The story behind the world wide web
Today is the world wide web’s 31st birthday. We can hardly imagine work, school, and our daily lives in general without it. Because of the world wide web, we now have cat videos, instant messaging, online banking, and heated discussions on whether pizza should come with pineapple.
How did the technology come about? Who and why created it?
How was the world wide web created?
Tim Berners-Lee created the world wide web (or simply the web) in 1989. The British scientist, who worked at CERN (European Organization for Nuclear Research) at the time, was looking for a way to make information sharing between scientists easier and faster. He did it by combining local computer networks with the hypertext technology.
The first website, also created by Tim Berners-Lee, launched on December 20, 1990. He hosted it on his own computer. The site explained what the web was and talked about the story and the people behind it. It also included instructions on how to create your own webpage or set up a web server. In 2013, CERN started a project to restore the world’s first website, and now you can see it here.
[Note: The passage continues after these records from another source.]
==> flow/design.v (excerpt) <==
module CORDIC_tanInv_sqrt(
    output [15:0] X0,   
    output [15:0] Y0,   
    output [15:0] Z0,   
    input  [15:0] Xin,
    input  [15:0] Yin,
    input  [15:0] Zin,   
    input  clk
);
For scale: about 5800 cells after synthesis, roughly 820 flip-flops, about 97 I/O pins, about 52000 µm² of cells after synthesis.
Settings: LEC_CHECK=0, CAP_MARGIN=20, CORE_ASPECT_RATIO=0.69, CORE_MARGIN=4, CORE_UTILIZATION=71, CTS_CLUSTER_SIZE=34, GPL_ROUTABILITY_DRIVEN=0, MAX_ROUTING_LAYER=met5, SLEW_MARGIN=0, TNS_END_PERCENT=60; clock period 3.94 ns.
run.sh (not shown) runs the stock make flow with config.mk's settings and CLKGATE_MAP_FILE=.
The baseline went through all stages and came out clean.
Change:
CORE_ASPECT_RATIO = unset   (was 0.69)
CORE_MARGIN = 2   (was 4)
CORE_UTILIZATION = 40   (was 71)
CTS_CLUSTER_SIZE = 99   (was 34)
GPL_ROUTABILITY_DRIVEN = unset   (was 0)
MAX_ROUTING_LAYER = unset   (was met5)
SETUP_SLACK_MARGIN = 0.88   (was unset)
SLEW_MARGIN = 20   (was 0)
TNS_END_PERCENT = unset   (was 60)
clock period = 7.0 ns   (was 3.94 ns; I/O delays follow)
Result: The changed run finished clean. Sequential cell count does not change. Hold slack barely changes. Via count went down by 4.6%. Area after synthesis is unchanged. Die size rises by 71%. Non-clock buffer count is lower by 23. Register-to-register slack is better by 3.1 ns. Wire length is lower by 4.0%.
Change:
CORE_ASPECT_RATIO = 0.92   (was unset)
CTS_CLUSTER_DIAMETER = 219   (was unset)
CTS_CLUSTER_SIZE = 16   (was 99)
GPL_TIMING_DRIVEN = 0   (was unset)
MAX_ROUTING_LAYER = met4   (was unset)
SLEW_MARGIN = 25   (was 20)
clock period = 3.8 ns   (was 7.0 ns; I/O delays follow)
=>
- The changed run completed without violations
- area after synthesis stays the same
- first-iteration DRC count came out higher by 4.2%
- core utilization came out higher by 3.7 points
- wire length came out higher by 8.9%
- die area barely changes
- final cell count came out higher by 3.3%
- count of clock-buffer cells in the layout came out lower by 65
- hold slack improves by 0.0038 ns
Change:
CORE_ASPECT_RATIO = unset   (was 0.92)
CORE_UTILIZATION = 72   (was 40)
CTS_CLUSTER_DIAMETER = unset   (was 219)
CTS_CLUSTER_SIZE = unset   (was 16)
GPL_TIMING_DRIVEN = unset   (was 0)
MAX_ROUTING_LAYER = unset   (was met4)
SETUP_SLACK_MARGIN = unset   (was 0.88)
SLEW_MARGIN = 20   (was 25)
clock period = 3.74 ns   (was 3.8 ns; I/O delays follow)
What happened: Die size went down by well over a third; area after synthesis is unchanged; worst setup slack is worse by 0.48 ns; utilization went up by 31 points; via count is about the same.
Change:
ABC_AREA = 1   (was unset)
CAP_MARGIN = 0   (was 20)
CTS_CLUSTER_DIAMETER = 238   (was unset)
CTS_CLUSTER_SIZE = 100   (was unset)
PLACE_DENSITY = 0.4   (was unset)
TNS_END_PERCENT = 5   (was unset)
clock period = 2.06 ns   (was 3.74 ns; I/O delays follow)
Result: This time the run died in 5_1_grt; area after synthesis grows by roughly a tenth; die area is higher by roughly a tenth; synthesized cell count climbs by well over a third.
Change:
ABC_AREA = unset   (was 1)
CAP_MARGIN = 20   (was 0)
CORE_UTILIZATION = 45   (was 72)
CTS_CLUSTER_DIAMETER = unset   (was 238)
CTS_CLUSTER_SIZE = unset   (was 100)
PLACE_DENSITY = unset   (was 0.4)
TNS_END_PERCENT = unset   (was 5)
clock period = 3.71 ns   (was 2.06 ns; I/O delays follow)
=> The new run completed without violations. Synthesized area went down by about 12%. Synthesized cell count went down by about 30%. Die size went up by about 40%.

========
Starting RTL as in the previous note.
make LEC_CHECK=0 CAP_MARGIN=15 CELL_PAD_IN_SITES_GLOBAL_PLACEMENT=3 CORE_ASPECT_RATIO=1.65 CORE_MARGIN=2 CORE_UTILIZATION=45 CTS_CLUSTER_DIAMETER=361 GPL_ROUTABILITY_DRIVEN=1 MAX_ROUTING_LAYER=met4 PLACE_DENSITY_LB_ADDON=0.06 SLEW_MARGIN=15 finish   # period 3.14 ns
The baseline completed without violations.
Upon its launch, the world wide web was supposed to be used by universities and scientific institutes only. However, in 1993, CERN announced that they were putting the web into the public domain. That meant it was open for everybody to improve and build upon.
In just a few years, the web had millions of users already. First browsers that didn’t require to use command lines started showing up, like Mosaic and Netscape Navigator. The user-friendly interface meant that more people, not only scientists, could use it.
Web servers were also popping up, like Microsoft’s Internet Information Server, developed to handle the massive amounts of traffic going through Microsoft’s web page. With more servers, more and more web pages appeared, many of which most of us still use today: IMDB, Bloomberg, Yahoo, eBay, etc.
In these early days of the web, people needed to know the domains of the pages they wanted to visit. Therefore, the first web users went to online directories — sort of like phone books for web pages. They linked to other sites and were updated manually. But soon, there were too many websites for people to keep track of.
That’s when search engines started gaining momentum, and the information sharing that Tim Berners-Lee first imagined went to a whole new level. Web users can now find almost anything they want in a matter of seconds.
World wide web vs the internet: are they the same thing?
Although many people use the terms “world wide web” and “internet” interchangeably, they are not the same thing.
The internet is a huge network comprised of many smaller networks. On the lowest level, all the devices in your house connected to the Wi-Fi router make up your local area network (LAN). Similarly, all the devices in your office or university campus create their LAN. These LAN networks from all the houses in your neighborhood connect to a Wide Area Network (WAN), which then connects to another, even larger network of your city, county, state, etc. The combination of all these networks forms the internet.
We use the web to access and navigate the internet. There’s a lot of information out there, and we wouldn’t be able to find, view, and use it without the technology of the world wide web. It includes HTTP, HTLS, and URL — all of which were also created by Tim Berners-Lee 31 years ago and are still essential if we want to go online today.
The internet is only a network of connected machines — the web is what gives this network life and allows us to navigate it successfully.